About the Blog
After twenty years of marriage, my wife had an affair. This wasn’t a one night stand or a casual work relationship that briefly crossed the line of appropriateness. It was a serious love affair that lasted two years. Since I discovered it, we’ve gone through all of the trauma that married couples typically encounter from infidelity, but what would almost certainly destroy most marriages has resulted in ours becoming better than ever.
Just because our marriage is doing well now though doesn’t mean that our recovery has been trivial. As anyone who has experienced infidelity can confirm, you never completely recover from the shock and damage of an affair. Instead you incorporate it into the history of your marriage and learn to live with the emotions as opposed to completely absolving yourself of them. My intention with this blog is not to vent about the past as much as it is to analyze how that past has shaped our present.
I read several books looking for help with our recovery, and I was never able to find one that I could really identify with. That’s not to say that I didn’t get value out of them, but they were typically written by therapists who had never been through an affair themselves. Instead of relating to the intensity of emotions that I was feeling, they attempted to provide tactical instructions to the broadest range of people possible. It was personal blogs where I found people who I could relate to, who were attempting to make sense of the same personal and catastrophic events that I was. It’s to that community that I hope to lend my voice.

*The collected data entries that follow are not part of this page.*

--- src/hw/rtl/grs_pkg.sv ---
// grs_pkg: shared types and constants of the graph reachable set unit
// item structs, adjacency store control, register codes
// no dependencies
`timescale 1ns / 1ps
`default_nettype none

package grs_pkg;

  localparam int NODE_W        = 6;
  localparam int COUNT_W       = 7;
  localparam int CFG_IDX_W     = 2;
  localparam int CFG_DATA_W    = 7;
  localparam int MAX_NODES_DEF = 64;

  localparam logic [CFG_IDX_W-1:0] CFG_NODE_COUNT = 2'd0;
  localparam logic [CFG_IDX_W-1:0] CFG_START_NODE = 2'd1;

  localparam logic [COUNT_W-1:0] NODE_COUNT_RESET = 7'd64;
  localparam logic [NODE_W-1:0]  START_NODE_RESET = 6'd0;

  typedef struct packed {
    logic [NODE_W-1:0] edge_a;
    logic [NODE_W-1:0] edge_b;
    logic              edge_valid;
    logic              last_edge;
  } edge_item_t;

  typedef struct packed {
    logic [NODE_W-1:0] node;
    logic              last_node;
    logic              bad_start;
  } result_item_t;

  typedef struct packed {
    logic              wr;
    logic              clear;
    logic [NODE_W-1:0] a;
    logic [NODE_W-1:0] b;
    logic [NODE_W-1:0] rd_addr;
  } adj_ctl_t;

endpackage

`default_nettype wire

--- src/hw/rtl/grs_stack.sv ---
// grs_stack: pending node stack, one write and one registered read per cycle
// depends on grs_pkg for the default depth
`timescale 1ns / 1ps
`default_nettype none

module grs_stack #(
  parameter int MAX_NODES = grs_pkg::MAX_NODES_DEF,
  parameter int NW        = $clog2(MAX_NODES)
) (
  input  wire logic          clk,
  input  wire logic          we,
  input  wire logic [NW-1:0] waddr,
  input  wire logic [NW-1:0] wdata,
  input  wire logic [NW-1:0] raddr,
  output logic [NW-1:0]      rdata
);

  logic [NW-1:0] mem [MAX_NODES];

  always_ff @(posedge clk) begin
    if (we) begin
      mem[waddr] <= wdata;
    end
    rdata <= mem[raddr];
  end

endmodule

`default_nettype wire

--- config.mk ---
export PLATFORM = sky130hd
export DESIGN_NAME = grs_stack
export DESIGN_NICKNAME = d
export VERILOG_FILES = /design/src/hw/rtl/grs_pkg.sv /design/src/hw/rtl/grs_stack.sv
export SDC_FILE = /design/constraint.sdc
export NUM_CORES = 1
export LEC_CHECK = 0
export BUFFER_PORTS_ARGS = -buffer_cell sky130_fd_sc_hd__buf_2
export CORE_MARGIN = 10
export CORE_UTILIZATION = 61
export DETAILED_ROUTE_END_ITERATION = 8
export GPL_ROUTABILITY_DRIVEN = 0
export GPL_TIMING_DRIVEN = 1
export PLACE_DENSITY_LB_ADDON = 0.2
export REMOVE_ABC_BUFFERS = 1
export SLEW_MARGIN = 20
export SYNTH_ARGS = -nofsm -noshare
export SYNTH_HDL_FRONTEND = slang
export SYNTH_SLANG_ARGS = --single-unit
--- constraint.sdc ---
create_clock -name clk -period 2.3 [get_ports clk]
set_input_delay 0.345 -clock clk [delete_from_list [all_inputs] [get_ports clk]]
set_output_delay 0.345 -clock clk [all_outputs]
set_load 0.02 [all_outputs]
== Yosys cells after proc, flatten, opt, wreduce, memory -nomap -nowiden ==
Memories as Yosys holds them, arrays and structs flattened. A register that Yosys moved wholly into a read port is not among the register bits.
Cells that the tools add are included.
Word-level totals
  flip-flop bits (word level): 0
  RAM bits: 384
  output and inout port bits: 6
  logic and storage cells: 3
  memories: 1
Operators by class
  multiplexer cells: 2
Memories
  mem: words 64, bits a word 6, read ports 1, clocked after memory_dff 1, wr ports 1, line grs_stack.sv:18  | logic [NW-1:0] mem [MAX_NODES];
Operators with widths (count)
  $mux W1: 2

== Logic depth before layout (Yosys ltp) ==
Gate-level depths: netlist of run 1.
  word-level depth: 2
  gate-level depth with buffers: 7

== Worst setup path after synthesis of run 1 ==
No wires, ideal clock.
  kind: input to register
  start: input raddr[0]
  end: register rdata[0], read port of mem
  arrival: 1773 ps
  required time: 2183 ps
  path slack: 409 ps
  stages on the path: 7
  cell sequence: buf_6 buf_6 buf_4 mux4_2 o22ai_1 o21ai_1 a32o_1
RTL lines
  from (decl): line grs_stack.sv:14  | input wire logic [NW-1:0] raddr,
  to (decl): line grs_stack.sv:15  | output logic [NW-1:0] rdata

==> results of run 1 <==
[layer usage]
layer,up-vias,part of all wire
li1,3278,-
met1,4042,0.38
met2,422,0.50
met3,80,0.086
met4,0,0.027
met5,-,0
[where the power goes]
group          internal (uW)  switching (uW)  leakage, uW
clock                   3360            2540     0.000577
combinational            326             480      0.00166
sequential              7860            23.3      0.00351
total                  11500            3040      0.00574
[cell type report]
| type | count | area share |
|---|---|---|
| Sequential cell | 390 | 0.6612 |
| Clock inverter | 24 | 0.008236 |
| Clock buffer | 46 | 0.05929 |
| Timing Repair Buffer | 130 | 0.05943 |
| Tap cell | 324 | 0.02300 |
| Multi-Input combinational cell | 291 | 0.1886 |
| Antenna cell | 2 | 0.0002840 |
[path summary, 6_finish.rpt]
kind                    from          to  slack [ps]  cells past startpoint
setup / recovery  mem[41][2]    rdata[2]         330                      6
setup reg to reg  mem[41][2]    rdata[2]         330                      6
hold / removal      waddr[1]  mem[48][1]         310                      2
hold reg to reg   mem[37][0]    rdata[0]         840                      4
[worst max-delay path: cells and delay by family, from the launching register on]
kind	cells	cell delay, ps
AO/OA/AOI/OAI	3	650
buffers and inverters	1	180
flip-flops	1	360
multiplexers	1	520
AND/OR/NAND/NOR	1	150
[synthesized netlist by cell type, drive strengths merged]
master and count:
nor3b 1, and2 1, nand2 8, mux2 9, or2 2, dfxtp 6, clkbuf 16, a32o 3
nor2 67, o221ai 9, a211oi 6, a22oi 3, nor2b 8, o22a 6, nand3b 4, or3 2
o22ai 12, and3b 1, a21oi 6, nand2b 5, mux4 93, a221oi 3, nand4b 1, o21ai 6
nand3 11, edfxtp 384, or3b 2, nor3 5, buf 23, mux2i 15, nand4 2
[cells in the final DEF (no fill, tap or decap), types with 6 or more instances in the layout]
cell type  instances
a211oi_1           6
buf_12            10
edfxtp_1         384
clkinv_1          12
nand2_1            8
mux4_2            87
o21ai_1            6
mux2i_1           15
nor2b_1            8
a21oi_1            6
nor2_1            67
buf_2             23
mux4_1             6
dfxtp_1            6
clkbuf_16         41
buf_4             96
mux2_2             9
o22a_1             6
o221ai_1           9
nand3_1           11
o22ai_1           12
clkinv_2           6
[sequential cells by signal, summed over array words and instances (netlist names)]
signal,cells
mem,384
rdata,6
[through the flow]
stage | total power, uW | std cells | setup slack (ps) | area (um2) | hold slack [ps]
6_report | 14590 | 1207 | 330.5 | 17620 | 311.1
5_1_grt | 14990 | 1205 | 249.6 | 17620 | 305.9
4_1_cts | 14670 | 1205 | 300.2 | 17620 | 280.8
3_5_place_dp | 8844 | 1135 | -33.60 | 16430 | 793.2
3_3_place_gp | 8819 | 1135 | -40.31 | 16430 | 807.9
2_1_floorplan | 8356 | 681 | 718.8 | 14970 | 443.9
[kinds of logic after synthesis]
kind of cell	Yosys count	synth area share
buf+inv	39	0.01652
flops	390	0.7652
simple gates	120	0.03673
mux	117	0.1556
compound gates	54	0.02597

In addition to my fellow victims of affairs, I’m hoping to relate to unfaithful spouses, a role largely ignored in conversations about recovery. While I wasn’t responsible for the affair, I share the blame for the problems in our marriage that led to my wife seeking it out. So in addition to the damage inflicted by the affair itself, we needed to work on those issues that preceded it. When I made the decision to continue our marriage, I made a commitment to forgive my wife and to accept my role in our marital issues. I want an equal partner for a spouse, not someone who is perpetually being made to atone for her past mistakes. Just because she was wrong in her actions that led to that other relationship doesn’t mean that she could easily absolve herself of the feelings for that other person, and part of our recovery was helping her to deal with that loss. I don’t think we’ll go so far as to have her do a guest post here, but her perspective will definitely make its way into my writing.
I don’t profess to have any special knowledge other than that of someone who has experienced an affair and lived to tell about it. I spent countless hours attempting to interpret my own thoughts and emotions while doing my best to navigate the recovery of our marriage, and it’s those lessons and experiences that I’m hoping to share here. While my actions were apparently successful, since our marriage is intact and healthier than when we began, there’s no telling the results of those same actions with a different couple in a different situation. Perhaps someone may relate to some of what I have to say, or maybe our situation is so unique that you may want to go seek out some other blogs. I leave it to the reader whether there is anything of value here.